Current Research Projects
Project financed by NCN (National Science Center)
Advanced modeling methods for viral processes
Each day billions of instant messages, comments, articles, blog posts, emails, tweets and other various mediums of communication are exchanged in the reciprocal, social relations. The research on information diffusion has become very fruitful and can be applied in maximizing influence and virility of the rumor or improvements in routing algorithms.
We note as well that models of information diffusion are based on classical epidemiological models, e.g., SIR. In recent months these models have been used extensively to model the spread of COVID. Hence, understanding and modeling the viral processes has become a key research direction. The models that describe viral processes usually assume that this process is stochastic, e.g. the famous SIR model. While it may be that this model is correct for the case for which it was created, i.e., to describe the process of disease spread. However, as we showed in our previous work – it does not apply to the case of information spreading. First, this model does not take into account that information becomes less up-to-date over time and people are sharing it less actively. Secondly, information is spread through different channels.
If we want to study information dissemination in Twitter network we need to take into account other means as well, e.g., mass media. In particular, the lack of these effects cause the SIR model to overestimate the likelihood that information will become viral, i.e., reach almost the whole network. Our work (HT 2016) explains the experimentally observed cascade sizes by incorporating two effects:
- exponential decay of the probability that a rumour is spread further,
- multi source nature of the process that can be attributed to the fact that information spreads outside the Twitter network.
Another possible explanation can be found in our work (WWW 2017), where we provide the only known theoretical model that explains why distribution of cascade sizes follows power-law.
This paper introduces the concept of direction of information spread, i.e., from high-degree and high-trust nodes. The motivation for this assumption is the fact people are more likely to share information coming from high-degree nodes. In other words, it seems that we are actually far from understanding well the mechanism of information spread in social networks. This despite the fact that in social networks viral processes can be very accurately traced. Our lack of understanding implies that we are unable to correctly assess the risks related to very rare events. In particular, up to our knowledge our paper (HT 2016), is the only case where a metric that correctly accounts for rare events is used. This raises a question whether in the epidemiological applications of such models rare events, e.g., pandemic spread of dismisses, are correctly described. Another line of research of viral processes is prediction how popular given information will become.

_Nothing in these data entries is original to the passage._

Source: an optimization exercise on an open RTL-to-GDS flow (aim: small area, a short achievable clock period and few clock cycles per item). Production flows keep margins and buffers that such runs may drop.
RTL that was checked went through simulation tests only; none was proved equivalent to the original.
Power and IR drop assume default switching activity.

## run 1
## fce_tx
module fce_tx (
    input  wire        clk,
    input  wire        rst,
    input  wire        reg_wr,
    input  wire [4:0]  reg_addr,
    input  wire [31:0] reg_wdata,
    output reg  [31:0] reg_rdata,
    output wire        busy,
    output reg         mem_en,
    output reg  [3:0]  mem_we,
    output reg  [9:0]  mem_addr,
    output reg  [31:0] mem_wdata,
    input  wire [31:0] mem_rdata
);
For scale: about 4700 cells after synthesis, roughly 560 flip-flops, roughly 150 I/O pins, about 0.037 mm^2 of cells after synthesis.
clock: 6.5 ns
lec_check: 0
cap_margin: 20
core_margin: 2
core_utilization: 45
place_density: 0.6
slew_margin: 20
run.sh (not shown) runs the stock make flow with config.mk's settings and CLKGATE_MAP_FILE= SYNTH_SCRIPT=/design/flow/synth_recipe.tcl, a recipe that flattens the netlist after the stock synthesis.
Run 1 reached the final stage; the timing, DRC and antenna checks on its layout passed.
Testbench counts of run 1, summed over its fixed seeds: cycles 40,687, commands 908.
Edits applied to the flow inputs when going from run 1 to run 2:
--- a/flow/config.mk
+++ b/flow/config.mk
@@ -11,0 +12 @@
+export SETUP_SLACK_MARGIN = 2.7
Notes after the runs:
All of run 1 and run 2 finish clean. Routed wire in run 2 totals more than in run 1. Diff run 1 and run 2: clock group share of total power higher in run 1. Total CTS buffers for run 2 is lower than for run 1. Comparing run 1 against run 2, there is no change at all in area after synthesis.
[inputs] run 3 vs run 2
--- a/flow/config.mk
+++ b/flow/config.mk
@@ -12 +12 @@
-export SETUP_SLACK_MARGIN = 2.7
+export SETUP_SLACK_MARGIN = 2.4
==> comparison <==
- In the metrics for run 2 and run 3, the one carrying the higher slew of the pin with the lowest slew margin is run 3.
- Comparing run 2 and run 3, minimum period implied by the final worst setup slack is higher on run 2.
- Run comparison: run 3 startpoint-to-endpoint class of the critical path in2out; run 2 startpoint-to-endpoint class of the critical path reg2reg
- The required time of the critical path of run 3 is lower than that of run 2.
- Status: total track usage parity (run 3, run 2)
- Clock-pin slew reported for the worst setup and hold paths after clock tree synthesis: run 3 vs run 2 — no meaningful difference
- Changes observed in run 3 relative to run 2: hold slack went down by 5.0 ps; number of vias after detailed routing increased 166; portion of the clock cycle consumed by the worst path in the final layout down 0.59 points; final cell count did not really move.

========
Setup of run A:
fce_tx, a different RTL version from the one above (not shown whole).
For scale: ~490 flip-flops, about 0.033 mm2 of cells after synthesis.
clock: 6.5 ns
lec_check: 0
cap_margin: 20
core_margin: 2
core_utilization: 45
place_density: 0.6
setup_slack_margin: 2.8
slew_margin: 20
> inputs changed (run A -> run B)
- SETUP_SLACK_MARGIN: 2.8 -> 2.0
Results
Critical path depth was lower in run B than in run A.
Ratio of total power to cell area sits higher in run B than in run A.
Looking at run B and run A, the sum of internal, switching and leakage power is a wash.
Run B: combined area of the multi-input logic cells lower than run A
Run B against run A; total via count after detailed routing is down by a few percent.
For run C, these inputs were changed with respect to run B:
- a change of SETUP_SLACK_MARGIN from 2.0 to 2.4
### Flow results
Run C: flow completed, timing, DRC and antenna clean. Final design instance area without fill: run C worse than run B. For run C, the slowest stage cell on the critical path was edfxtp_1, unlike run B, where it was a221oi_1. Compared with run B, run C shows a higher power share of the clock group. Net count of the mapped netlist came out exactly the same in run B and run C. Relative to run B, the detailed placement HPWL of run C is higher by about 2.3%. Changes observed in run C relative to run B: layout overhead on the synthesized area has increased; starting DRC count in detailed routing has decreased; critical path depth has increased. On total power, run C does worse than run B. Summary of the comparison: global-route wire length before repair is higher in run C, relative to run B. Final wirelength grows by a few percent when moving from run B to run C. Combinational group share of total power: run B and run C compared, lower one is run B.
No functional check of the RTL was part of any run of this note.

========
fce_tx, a different RTL version from the one above (not shown whole).
Size in the first run: about 150 I/O pins.
export LEC_CHECK = 0
export CAP_MARGIN = 10
export CORE_MARGIN = 2
export CORE_UTILIZATION = 45
export PLACE_DENSITY = 0.6
export SETUP_SLACK_MARGIN = 2.4
export SLEW_MARGIN = 10
create_clock -name core_clock -period 6.5 [get_ports {clk}]
Testbench counts at the start, summed over its fixed seeds: cycles 40,519, commands 908.
==> next run, changes <==
- ABC_AREA: not set -> 1
- CAP_MARGIN: 10 -> 20
- SETUP_SLACK_MARGIN: 2.4 -> 1.8
- SLEW_MARGIN: 10 -> 20
The new run passed the timing, DRC and antenna checks.
Maximum frequency is about the same.
Design area came out lower by about 6.6%.
Via count is about the same.
Power came out higher by 42%.
Die area came out higher by about 1.4%.
Clock-buffer cell count came out lower by 8.
Sequential cell count stays the same.
Wire length came out lower by about 5%.
Clock skew came out higher by 0.0033 ns.
Critical path depth came out lower by 8.
Worst hold slack stays flat.
==> next run, changes <==
- ABC_AREA: 1 -> not set
- SETUP_SLACK_MARGIN: 1.8 -> 2.4
Combinational power went down by about 64%.
Fmax is about the same.
Count of clock-buffer cells in the layout climbs by 8.
Power goes down by 29%.
Global-route usage is higher by 2.3 points.
Final area went up by about 7%.
Via count barely changes.
Sequential cell count does not change.
Critical path depth goes up by 8.
First-iteration DRC count went up by 12%.
Synthesized area shrinks by 1.4%.

========
Another version of the RTL of fce_tx (not shown whole).
For scale: ~0.036 mm2 of cells after synthesis.
export LEC_CHECK = 0
export CAP_MARGIN = 20
export CORE_MARGIN = 2
export CORE_UTILIZATION = 45
export PLACE_DENSITY = 0.6
export SETUP_SLACK_MARGIN = 2.4
export SLEW_MARGIN = 20
create_clock -name core_clock -period 6.5 [get_ports {clk}]
Change:
Settings changed: SETUP_SLACK_MARGIN 2.4 to 2.7.
What happened: The changed run completed without violations; routed wire length rises by 1.7%; die area does not change; cell count rose by 1.7%; via count went up by 2.5%; worst hold slack hardly moves; flip-flop and latch count stays the same; power is higher by 4.0%; count of clock-buffer cells in the layout is higher by 5; cell area went up by 4.4%; global-route usage climbs by 0.17 points; sequential power is about the same.
Change:
Settings changed: SETUP_SLACK_MARGIN 2.7 to 2.4, TNS_END_PERCENT set to 10.
Outcome: The changed run completed without violations. Die area is unchanged. Cell count went down by 2.7%. Cell area drops by 6.3%.
Function was not checked in any run of this note: the RTL went through the layout flow alone.

========
Setup of red:
fce_tx with an RTL version that a note above also has.
Size: roughly 34,000 um^2 of cells after synthesis.
Design fce_tx, start of the top module:
module fce_tx (
    input  wire        clk,
    input  wire        rst,
    input  wire        reg_wr,
    input  wire [4:0]  reg_addr,
    input  wire [31:0] reg_wdata,
    output reg  [31:0] reg_rdata,
    output wire        busy,
    output reg         mem_en,
    output reg  [3:0]  mem_we,
    output reg  [9:0]  mem_addr,
    output reg  [31:0] mem_wdata,
    input  wire [31:0] mem_rdata
);
==> flow/config.mk <==
export PLATFORM = sky130hd
export DESIGN_NAME = fce_tx
export DESIGN_NICKNAME = fce_tx
export VERILOG_FILES = /design/flow/design.v
export SDC_FILE = /design/flow/constraint.sdc
export NUM_CORES = 4
export LEC_CHECK = 0
export ABC_AREA = 1
export CAP_MARGIN = 20
export CORE_MARGIN = 2
export CORE_UTILIZATION = 45
export PLACE_DENSITY = 0.6
export SETUP_SLACK_MARGIN = 2.4
export SLEW_MARGIN = 20
==> flow/constraint.sdc <==
create_clock -name core_clock -period 6.5 [get_ports {clk}]
set_input_delay 1.3000 -clock core_clock [delete_from_list [all_inputs] [get_ports {clk}]]
set_output_delay 1.3000 -clock core_clock [all_outputs]
set_load 0.01 [all_outputs]
Testbench counts of red, summed over its fixed seeds: cycles 40,519, commands 908.
Here is what was changed in the inputs of blue compared with red.
- SETUP_SLACK_MARGIN now 2.3, was 2.4
- ABC_AREA no longer set, was 1
### Flow results
- Side by side, portion of netlist area occupied by mux cells turned out higher in blue than in red.
- Relative to red, the cell count of blue is lower by about 12%.
- blue vs red, highest-power group: sequential cells vs combinational logic
- The higher synthesized area came out of red.
- Of red and blue, the run reporting the lower critical-path maximum fanout was blue.
- The count of input and output buffers on blue is in line with that on red.
- There was hardly any difference in count of flip-flops with a built-in enable after synthesis between red and blue.
- Higher final-layout worst hold slack was reported by red, not blue.
- blue ends up with higher global routing met1 resource utilization than red does.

It should be noted that these models are created based on a completely different approach than assumed in our works. The typical approach is to build a regression model, which, based on the observed process characteristics, predict their further evolution. However, these models have limited effectiveness, because they indirectly assume that the process is deterministic, and it is known that it has a stochastic nature and its evolution is not predetermined. This rises a challenge to develop models that would predict all possible continuations of its evolution described as a distribution. In particular, only such an approach can lead to statistically correct results that would predict the chances that a process reaches the whole network. However, there are more important challenges here which form topics for the tasks of this project:
We aim to pinpoint mechanisms that are responsible for the decay of the probability that information is shared further
We will stochastically model risks that a viral process spreads to the entire network, or a big fraction of it
We will work on models for predicting evolution of a specific rumour
We study how to infer parameters and means of transmission of the viral process from indirect observations
We will check whether it is possible to detecting the nature of the viral, i.e., real-world event, fake news, or viral article
We will apply the methodology developed in this project to model COVID epidemics. In particular, our work will shed light on correctly describing the risks of this process
Modeling stochastic processes is our specialty. We do world-class research in this field.